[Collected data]
========================================================================
Background: an optimization exercise with open tools, aiming at small area. Do not read the settings as production practice. Function not checked in this run: the RTL went through the layout flow alone. Power is estimated from default activity; no workload was simulated.

### design/flow/run.sh
#!/bin/bash
# synth_recipe.tcl (not shown) runs the flow's synth.tcl, then flattens the netlist and writes it again
# the make line also repeats each setting of config.mk as NAME=value (left out here)
make -C /OpenROAD-flow-scripts/flow DESIGN_CONFIG=/design/flow/config.mk WORK_HOME=/design/flow/orfs CLKGATE_MAP_FILE= SYNTH_SCRIPT=/design/flow/synth_recipe.tcl finish
### design/flow/constraint.sdc
create_clock -name core_clock -period 15.0 [get_ports {clk}]
set_input_delay 3.0000 -clock core_clock [delete_from_list [all_inputs] [get_ports {clk}]]
set_output_delay 3.0000 -clock core_clock [all_outputs]
set_load 0.01 [all_outputs]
========================================================================
Please report all lines in the entries where "make" appears.

# the make line also repeats each setting of config.mk as NAME=value (left out here)
make -C /OpenROAD-flow-scripts/flow DESIGN_CONFIG=/design/flow/config.mk WORK_HOME=/design/flow/orfs CLKGATE_MAP_FILE= SYNTH_SCRIPT=/design/flow/synth_recipe.tcl finish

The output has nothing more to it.